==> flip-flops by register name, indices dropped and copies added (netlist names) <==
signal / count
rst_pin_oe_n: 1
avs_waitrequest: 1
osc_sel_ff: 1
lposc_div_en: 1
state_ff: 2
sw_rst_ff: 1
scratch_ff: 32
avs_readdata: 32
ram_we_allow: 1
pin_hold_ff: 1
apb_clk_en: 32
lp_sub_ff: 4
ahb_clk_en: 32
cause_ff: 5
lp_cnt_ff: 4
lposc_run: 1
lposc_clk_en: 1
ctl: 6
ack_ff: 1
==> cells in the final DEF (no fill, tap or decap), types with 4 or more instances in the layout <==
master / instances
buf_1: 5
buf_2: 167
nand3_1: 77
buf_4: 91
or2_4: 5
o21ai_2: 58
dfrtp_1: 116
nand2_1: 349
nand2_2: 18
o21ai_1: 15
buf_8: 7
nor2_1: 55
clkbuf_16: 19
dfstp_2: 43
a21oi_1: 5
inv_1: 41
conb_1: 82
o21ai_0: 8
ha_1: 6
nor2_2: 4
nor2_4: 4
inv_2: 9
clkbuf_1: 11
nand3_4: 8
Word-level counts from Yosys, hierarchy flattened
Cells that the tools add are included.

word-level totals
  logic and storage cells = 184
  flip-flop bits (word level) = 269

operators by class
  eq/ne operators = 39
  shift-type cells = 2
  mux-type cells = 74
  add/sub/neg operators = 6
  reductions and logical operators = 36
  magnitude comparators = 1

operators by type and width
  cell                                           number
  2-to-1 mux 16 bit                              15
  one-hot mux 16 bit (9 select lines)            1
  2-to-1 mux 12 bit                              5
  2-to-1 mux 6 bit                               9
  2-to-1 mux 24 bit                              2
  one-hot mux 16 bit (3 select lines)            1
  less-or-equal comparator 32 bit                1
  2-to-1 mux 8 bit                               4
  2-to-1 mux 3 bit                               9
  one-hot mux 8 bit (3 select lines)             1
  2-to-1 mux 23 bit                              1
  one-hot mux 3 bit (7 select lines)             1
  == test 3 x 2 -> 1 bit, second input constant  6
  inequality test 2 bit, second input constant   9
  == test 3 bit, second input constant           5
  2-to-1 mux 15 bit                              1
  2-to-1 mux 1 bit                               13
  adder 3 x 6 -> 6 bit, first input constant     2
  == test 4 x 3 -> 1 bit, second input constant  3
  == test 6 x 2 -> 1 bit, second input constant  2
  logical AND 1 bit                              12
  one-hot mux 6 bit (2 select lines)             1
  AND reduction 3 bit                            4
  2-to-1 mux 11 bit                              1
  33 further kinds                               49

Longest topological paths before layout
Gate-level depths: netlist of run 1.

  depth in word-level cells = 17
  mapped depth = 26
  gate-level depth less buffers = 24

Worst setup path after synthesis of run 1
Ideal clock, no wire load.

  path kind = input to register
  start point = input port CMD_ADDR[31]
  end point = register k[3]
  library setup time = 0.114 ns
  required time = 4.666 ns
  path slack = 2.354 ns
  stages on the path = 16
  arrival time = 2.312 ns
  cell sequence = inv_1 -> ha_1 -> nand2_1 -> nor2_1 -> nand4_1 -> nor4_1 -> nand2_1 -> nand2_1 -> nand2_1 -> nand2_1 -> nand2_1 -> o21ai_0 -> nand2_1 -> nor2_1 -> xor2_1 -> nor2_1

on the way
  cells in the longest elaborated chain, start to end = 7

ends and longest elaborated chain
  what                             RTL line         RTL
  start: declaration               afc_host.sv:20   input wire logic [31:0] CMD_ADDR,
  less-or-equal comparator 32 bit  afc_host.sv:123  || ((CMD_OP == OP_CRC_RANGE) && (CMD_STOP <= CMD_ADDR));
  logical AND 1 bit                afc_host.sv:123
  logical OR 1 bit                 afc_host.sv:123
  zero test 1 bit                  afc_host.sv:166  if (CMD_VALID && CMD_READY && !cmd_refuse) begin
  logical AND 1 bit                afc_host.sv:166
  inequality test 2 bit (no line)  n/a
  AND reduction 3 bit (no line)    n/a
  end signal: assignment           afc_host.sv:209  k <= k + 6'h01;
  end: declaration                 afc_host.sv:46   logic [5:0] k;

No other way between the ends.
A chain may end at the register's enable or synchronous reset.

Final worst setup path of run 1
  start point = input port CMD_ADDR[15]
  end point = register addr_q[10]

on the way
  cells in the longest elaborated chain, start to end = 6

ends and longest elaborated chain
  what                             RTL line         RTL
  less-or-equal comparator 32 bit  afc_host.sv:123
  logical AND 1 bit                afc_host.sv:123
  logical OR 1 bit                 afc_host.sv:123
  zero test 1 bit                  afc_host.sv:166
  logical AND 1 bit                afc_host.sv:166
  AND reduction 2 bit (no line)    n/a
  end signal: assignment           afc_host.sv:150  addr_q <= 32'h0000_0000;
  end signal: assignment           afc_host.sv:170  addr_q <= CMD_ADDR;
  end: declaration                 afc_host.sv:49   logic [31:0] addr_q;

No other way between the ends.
## src/logic/pcr_pkg.sv

```systemverilog
// Package: register map, field layout and reset values of the pin/power bank
package pcr_pkg;
   // ==========================================================
   // Register addresses on the control port
   localparam logic [15:0] PCR_ADDR_PIN_LOW  = 16'h0820;
   localparam logic [15:0] PCR_ADDR_PIN_HIGH = 16'h0821;
   localparam logic [15:0] PCR_ADDR_PWR      = 16'h0822;
   localparam logic [15:0] PCR_ADDR_AUX_EN   = 16'h0824;
   localparam logic [15:0] PCR_ADDR_OSC      = 16'h0826;
   localparam logic [15:0] PCR_ADDR_DAC_INIT = 16'h0827;

   // ==========================================================
   // Widths and counts
   localparam int PCR_ADDR_W     = 16;
   localparam int PCR_DATA_W     = 24;
   localparam int PCR_NUM_PINS   = 12;
   localparam int PCR_PINS_REG   = 6;
   localparam int PCR_CFG_W      = 4;
   localparam int PCR_AUX_CHANS  = 4;

   // ==========================================================
   // Field positions
   localparam int PCR_CFG_INV_BIT   = 3;
   localparam int PCR_SMOOTH_LSB    = 8;
   localparam int PCR_ADC_PD_BIT    = 7;
   localparam int PCR_VBUF_PD_BIT   = 6;
   localparam int PCR_VREF_PD_BIT   = 5;
   localparam int PCR_DAC0_PD_BIT   = 3;
   localparam int PCR_DAC3_PD_BIT   = 0;
   localparam int PCR_AUX_EN_BIT    = 15;
   localparam int PCR_OSC_PD_BIT    = 2;
   localparam int PCR_DAC_INIT_LSB  = 0;

   // ==========================================================
   // Pin channel map for the auxiliary converter
   localparam int PCR_AUX_PIN_CH0 = 9;
   localparam int PCR_AUX_PIN_CH1 = 2;
   localparam int PCR_AUX_PIN_CH2 = 3;
   localparam int PCR_AUX_PIN_CH3 = 8;

   // ==========================================================
   // Reset values
   localparam logic [23:0] PCR_RST_PIN  = 24'h000000;
   localparam logic [1:0]  PCR_RST_2B   = 2'h0;
   localparam logic [3:0]  PCR_RST_4B   = 4'h0;
   localparam logic        PCR_RST_BIT  = 1'b0;

   // ==========================================================
   // Field codes (low three bits; bit 3 is inversion)
   localparam logic [2:0] PCR_FN_GPI_DEB   = 3'h0;
   localparam logic [2:0] PCR_FN_GPI_RAW   = 3'h1;
   localparam logic [2:0] PCR_FN_GPO       = 3'h2;
   localparam logic [2:0] PCR_FN_OPEN_COLL = 3'h3;
   localparam logic [2:0] PCR_FN_SERIAL    = 3'h4;
   localparam logic [3:0] PCR_CODE_AUX     = 4'hf;

   // Smoothing select codes
   localparam logic [1:0] PCR_SM_HYST4  = 2'h0;
   localparam logic [1:0] PCR_SM_HYST5  = 2'h1;
   localparam logic [1:0] PCR_SM_BYPASS = 2'h2;
   localparam logic [1:0] PCR_SM_NO_LPF = 2'h3;

   // Pin function selection as decoded from one field
   typedef enum {
      PCR_PIN_GPI_DEB,
      PCR_PIN_GPI_RAW,
      PCR_PIN_GPO,
      PCR_PIN_OPEN_COLL,
      PCR_PIN_SERIAL,
      PCR_PIN_AUX,
      PCR_PIN_NONE
   } pcr_pin_fn_t;
endpackage

```

## src/logic/pcr_regs.sv

```systemverilog
// Pin function and converter power register bank
//
// What this block does
// - Two 24-bit pin registers, twelve 4-bit fields, one per pin.
// - Low register holds pins 0 to 5, pin 0 in bits 3:0.
// - High register holds pins 6 to 11, pin 6 in bits 3:0.
// - Field top bit inverts the pin signal in its function.
// - Pull-up on only for GPIO input or serial data input.
// - Codes 0 to 4: debounced in, raw in, out, open-collector, serial.
// - Codes 8 to 12: same five functions, inverted.
// - Code 15 routes pins 2, 3, 8 and 9 to the auxiliary converter; other pins get no function.
// - Smoothing: 4-bit hyst, 5-bit hyst, all bypassed, filter bypassed.
// - Power register: smoothing 9:8, ADC 7, buffer 6, ref 5, DACs 3:0.
// - Aux enable register bit 15 turns the converter on.
// - Oscillator register bit 2 powers the crystal oscillator down.
// - Aux channels: pin 9 ch0, pin 2 ch1, pin 3 ch2, pin 8 ch3.
// - Serial mode: pins 0-5 inputs, pins 6-11 outputs.
// - Low-pass filter active by default while converter enabled.
`timescale 1ns/1ps
module pcr_regs (
   // Clock and reset
   input  wire logic                              clk,
   input  wire logic                              rst,
   // Control port register access
   input  wire logic                              reg_wr,
   input  wire logic                              reg_rd,
   input  wire logic [pcr_pkg::PCR_ADDR_W-1:0]    reg_addr,
   input  wire logic [pcr_pkg::PCR_DATA_W-1:0]    reg_wdata,
   output logic      [pcr_pkg::PCR_DATA_W-1:0]    reg_rdata,
   output logic                                   reg_rvalid,
   // Per-pin function selection
   output logic      [pcr_pkg::PCR_NUM_PINS-1:0]  pin_gpi_debounced,
   output logic      [pcr_pkg::PCR_NUM_PINS-1:0]  pin_gpi_raw,
   output logic      [pcr_pkg::PCR_NUM_PINS-1:0]  pin_gpo,
   output logic      [pcr_pkg::PCR_NUM_PINS-1:0]  pin_open_collector,
   output logic      [pcr_pkg::PCR_NUM_PINS-1:0]  pin_serial_in,
   output logic      [pcr_pkg::PCR_NUM_PINS-1:0]  pin_serial_out,
   output logic      [pcr_pkg::PCR_NUM_PINS-1:0]  pin_aux_in,
   output logic      [pcr_pkg::PCR_NUM_PINS-1:0]  pin_invert,
   output logic      [pcr_pkg::PCR_NUM_PINS-1:0]  pin_pullup_en,
   // Auxiliary converter
   output logic      [pcr_pkg::PCR_AUX_CHANS-1:0] aux_channel_connect,
   output logic                                   aux_converter_enable,
   output logic      [1:0]                        aux_smoothing_select,
   output logic                                   aux_lpf_active,
   output logic                                   aux_hyst_active,
   output logic                                   aux_hyst_5bit,
   // Power control
   output logic                                   adc_power_down,
   output logic                                   vref_buffer_power_down,
   output logic                                   vref_power_down,
   output logic                                   dac0_power_down,
   output logic                                   dac1_power_down,
   output logic                                   dac2_power_down,
   output logic                                   dac3_power_down,
   output logic                                   oscillator_power_down,
   output logic      [1:0]                        dac_init_code
);
   import pcr_pkg::*;

   localparam int NP = PCR_NUM_PINS;

   // ==========================================================
   // Storage: only defined bits are held, reserved ones read zero
   logic [PCR_DATA_W-1:0] pin_low_q;
   logic [PCR_DATA_W-1:0] pin_high_q;
   logic [1:0]            smooth_q;
   logic [2:0]            ref_pd_q;
   logic [3:0]            dac_pd_q;
   logic                  aux_en_q;
   logic                  osc_pd_q;
   logic [1:0]            dac_init_q;

   always_ff @(posedge clk) begin
      if (rst) begin
         pin_low_q  <= PCR_RST_PIN;
         pin_high_q <= PCR_RST_PIN;
      end else if (reg_wr) begin
         if (reg_addr == PCR_ADDR_PIN_LOW)
            pin_low_q <= reg_wdata;
         if (reg_addr == PCR_ADDR_PIN_HIGH)
            pin_high_q <= reg_wdata;
      end
   end

   always_ff @(posedge clk) begin
      if (rst) begin
         smooth_q <= PCR_RST_2B;
         ref_pd_q <= 3'h0;
         dac_pd_q <= PCR_RST_4B;
      end else if (reg_wr && reg_addr == PCR_ADDR_PWR) begin
         smooth_q <= reg_wdata[PCR_SMOOTH_LSB +: 2];
         ref_pd_q <= reg_wdata[PCR_VREF_PD_BIT +: 3];
         dac_pd_q <= reg_wdata[PCR_DAC3_PD_BIT +: 4];
      end
   end

   always_ff @(posedge clk) begin
      if (rst) begin
         aux_en_q   <= PCR_RST_BIT;
         osc_pd_q   <= PCR_RST_BIT;
         dac_init_q <= PCR_RST_2B;
      end else if (reg_wr) begin
         if (reg_addr == PCR_ADDR_AUX_EN)
            aux_en_q <= reg_wdata[PCR_AUX_EN_BIT];
         if (reg_addr == PCR_ADDR_OSC)
            osc_pd_q <= reg_wdata[PCR_OSC_PD_BIT];
         // Reserved codes are stored as written; software owns that choice
         if (reg_addr == PCR_ADDR_DAC_INIT)
            dac_init_q <= reg_wdata[PCR_DAC_INIT_LSB +: 2];
      end
   end

   // ==========================================================
   // Read-back, one cycle after the strobe; unmapped reads give zero
   function automatic logic [PCR_DATA_W-1:0] read_mux(
      input logic [PCR_ADDR_W-1:0] a);
      logic [PCR_DATA_W-1:0] v;
      v = '0;
      case (a)
         PCR_ADDR_PIN_LOW:  v = pin_low_q;
         PCR_ADDR_PIN_HIGH: v = pin_high_q;
         PCR_ADDR_PWR: begin
            v[PCR_SMOOTH_LSB +: 2]  = smooth_q;
            v[PCR_VREF_PD_BIT +: 3] = ref_pd_q;
            v[PCR_DAC3_PD_BIT +: 4] = dac_pd_q;
         end
         PCR_ADDR_AUX_EN:   v[PCR_AUX_EN_BIT] = aux_en_q;
         PCR_ADDR_OSC:      v[PCR_OSC_PD_BIT] = osc_pd_q;
         PCR_ADDR_DAC_INIT: v[PCR_DAC_INIT_LSB +: 2] = dac_init_q;
         default:           v = '0;
      endcase
      return v;
   endfunction

   always_ff @(posedge clk) begin
      if (rst) begin
         reg_rdata  <= '0;
         reg_rvalid <= 1'b0;
      end else begin
         reg_rvalid <= reg_rd;
         if (reg_rd)
            reg_rdata <= read_mux(reg_addr);
      end
   end

   // ==========================================================
   // Per-pin decode; register N field sits at nibble (pin mod 6)
   logic [NP-1:0] dec_gpi_deb;
   logic [NP-1:0] dec_gpi_raw;
   logic [NP-1:0] dec_gpo;
   logic [NP-1:0] dec_oc;
   logic [NP-1:0] dec_sin;
   logic [NP-1:0] dec_sout;
   logic [NP-1:0] dec_aux;
   logic [NP-1:0] dec_inv;
   logic [NP-1:0] dec_pu;

   genvar gi;
   generate
      for (gi = 0; gi < NP; gi = gi + 1) begin : g_pin
         localparam int NIB = (gi % PCR_PINS_REG) * PCR_CFG_W;
         localparam bit AUXC = (gi == PCR_AUX_PIN_CH0) ||
                               (gi == PCR_AUX_PIN_CH1) ||
                               (gi == PCR_AUX_PIN_CH2) ||
                               (gi == PCR_AUX_PIN_CH3);
         logic [PCR_CFG_W-1:0] cfg;
         assign cfg = (gi < PCR_PINS_REG) ? pin_low_q[NIB +: PCR_CFG_W]
                                          : pin_high_q[NIB +: PCR_CFG_W];
         pcr_pin_decode #(
            .SERIAL_IS_INPUT (gi < PCR_PINS_REG),
            .AUX_CAPABLE     (AUXC)
         ) u_dec (
            .multipurpose_pin_cfg (cfg),
            .sel_gpi_deb          (dec_gpi_deb[gi]),
            .sel_gpi_raw          (dec_gpi_raw[gi]),
            .sel_gpo              (dec_gpo[gi]),
            .sel_open_coll        (dec_oc[gi]),
            .sel_serial_in        (dec_sin[gi]),
            .sel_serial_out       (dec_sout[gi]),
            .sel_aux              (dec_aux[gi]),
            .invert               (dec_inv[gi]),
            .pullup_en            (dec_pu[gi])
         );
      end
   endgenerate

   // ==========================================================
   // Registered outputs; they follow a write by two cycles
   always_ff @(posedge clk) begin
      if (rst) begin
         pin_gpi_debounced  <= {NP{1'b1}};
         pin_gpi_raw        <= '0;
         pin_gpo            <= '0;
         pin_open_collector <= '0;
         pin_serial_in      <= '0;
         pin_serial_out     <= '0;
         pin_aux_in         <= '0;
         pin_invert         <= '0;
         pin_pullup_en      <= {NP{1'b1}};
      end else begin
         pin_gpi_debounced  <= dec_gpi_deb;
         pin_gpi_raw        <= dec_gpi_raw;
         pin_gpo            <= dec_gpo;
         pin_open_collector <= dec_oc;
         pin_serial_in      <= dec_sin;
         pin_serial_out     <= dec_sout;
         pin_aux_in         <= dec_aux;
         pin_invert         <= dec_inv;
         pin_pullup_en      <= dec_pu;
      end
   end

   always_ff @(posedge clk) begin
      if (rst) begin
         aux_channel_connect <= '0;
      end else begin
         aux_channel_connect <= {dec_aux[PCR_AUX_PIN_CH3],
                                 dec_aux[PCR_AUX_PIN_CH2],
                                 dec_aux[PCR_AUX_PIN_CH1],
                                 dec_aux[PCR_AUX_PIN_CH0]};
      end
   end

   always_ff @(posedge clk) begin
      if (rst) begin
         aux_converter_enable <= 1'b0;
         aux_smoothing_select <= PCR_RST_2B;
         aux_lpf_active       <= 1'b0;
         aux_hyst_active      <= 1'b0;
         aux_hyst_5bit        <= 1'b0;
      end else begin
         aux_converter_enable <= aux_en_q;
         aux_smoothing_select <= smooth_q;
         // Filter runs while the converter is enabled, unless one of the bypass codes is chosen
         aux_lpf_active <= aux_en_q && (smooth_q != PCR_SM_BYPASS) &&
                           (smooth_q != PCR_SM_NO_LPF);
         aux_hyst_active <= aux_en_q &&
                            (smooth_q != PCR_SM_BYPASS);
         aux_hyst_5bit   <= (smooth_q == PCR_SM_HYST5);
      end
   end

   always_ff @(posedge clk) begin
      if (rst) begin
         adc_power_down         <= 1'b0;
         vref_buffer_power_down <= 1'b0;
         vref_power_down        <= 1'b0;
         dac0_power_down        <= 1'b0;
         dac1_power_down        <= 1'b0;
         dac2_power_down        <= 1'b0;
         dac3_power_down        <= 1'b0;
         oscillator_power_down  <= 1'b0;
         dac_init_code          <= PCR_RST_2B;
      end else begin
         adc_power_down         <= ref_pd_q[2];
         vref_buffer_power_down <= ref_pd_q[1];
         vref_power_down        <= ref_pd_q[0];
         dac0_power_down        <= dac_pd_q[3];
         dac1_power_down        <= dac_pd_q[2];
         dac2_power_down        <= dac_pd_q[1];
         dac3_power_down        <= dac_pd_q[0];
         oscillator_power_down  <= osc_pd_q;
         dac_init_code          <= dac_init_q;
      end
   end
endmodule

```

## src/logic/pcr_pin_decode.sv

```systemverilog
// Decoder of one multipurpose pin configuration field
`timescale 1ns/1ps
module pcr_pin_decode #(
   parameter bit SERIAL_IS_INPUT = 1'b1,
   parameter bit AUX_CAPABLE     = 1'b0
) (
   // Field
   input  wire logic [pcr_pkg::PCR_CFG_W-1:0] multipurpose_pin_cfg,
   // Decoded selection
   output logic                               sel_gpi_deb,
   output logic                               sel_gpi_raw,
   output logic                               sel_gpo,
   output logic                               sel_open_coll,
   output logic                               sel_serial_in,
   output logic                               sel_serial_out,
   output logic                               sel_aux,
   output logic                               invert,
   output logic                               pullup_en
);
   import pcr_pkg::*;

   pcr_pin_fn_t fn;

   // ==========================================================
   // Function select
   always_comb begin
      if (multipurpose_pin_cfg == PCR_CODE_AUX) begin
         // Non-capable pins have no converter path at all
         fn = AUX_CAPABLE ? PCR_PIN_AUX : PCR_PIN_NONE;
      end else begin
         case (multipurpose_pin_cfg[2:0])
            PCR_FN_GPI_DEB:   fn = PCR_PIN_GPI_DEB;
            PCR_FN_GPI_RAW:   fn = PCR_PIN_GPI_RAW;
            PCR_FN_GPO:       fn = PCR_PIN_GPO;
            PCR_FN_OPEN_COLL: fn = PCR_PIN_OPEN_COLL;
            PCR_FN_SERIAL:    fn = PCR_PIN_SERIAL;
            default:          fn = PCR_PIN_NONE;
         endcase
      end
   end

   always_comb begin
      sel_gpi_deb    = (fn == PCR_PIN_GPI_DEB);
      sel_gpi_raw    = (fn == PCR_PIN_GPI_RAW);
      sel_gpo        = (fn == PCR_PIN_GPO);
      sel_open_coll  = (fn == PCR_PIN_OPEN_COLL);
      sel_serial_in  = (fn == PCR_PIN_SERIAL) && SERIAL_IS_INPUT;
      sel_serial_out = (fn == PCR_PIN_SERIAL) && !SERIAL_IS_INPUT;
      sel_aux        = (fn == PCR_PIN_AUX);
      // Analog and undefined codes never invert
      invert = multipurpose_pin_cfg[PCR_CFG_INV_BIT] &&
               (fn != PCR_PIN_AUX) && (fn != PCR_PIN_NONE);
      pullup_en = sel_gpi_deb || sel_gpi_raw || sel_serial_in;
   end
endmodule

```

What this task involves:
Above are some records; copy exactly the lines from the one with "magnitude comparators = 1" through the one with "one-hot mux 8", both included, and no others.

Reply to the exercise:
  magnitude comparators = 1

operators by type and width
  cell                                           number
  2-to-1 mux 16 bit                              15
  one-hot mux 16 bit (9 select lines)            1
  2-to-1 mux 12 bit                              5
  2-to-1 mux 6 bit                               9
  2-to-1 mux 24 bit                              2
  one-hot mux 16 bit (3 select lines)            1
  less-or-equal comparator 32 bit                1
  2-to-1 mux 8 bit                               4
  2-to-1 mux 3 bit                               9
  one-hot mux 8 bit (3 select lines)             1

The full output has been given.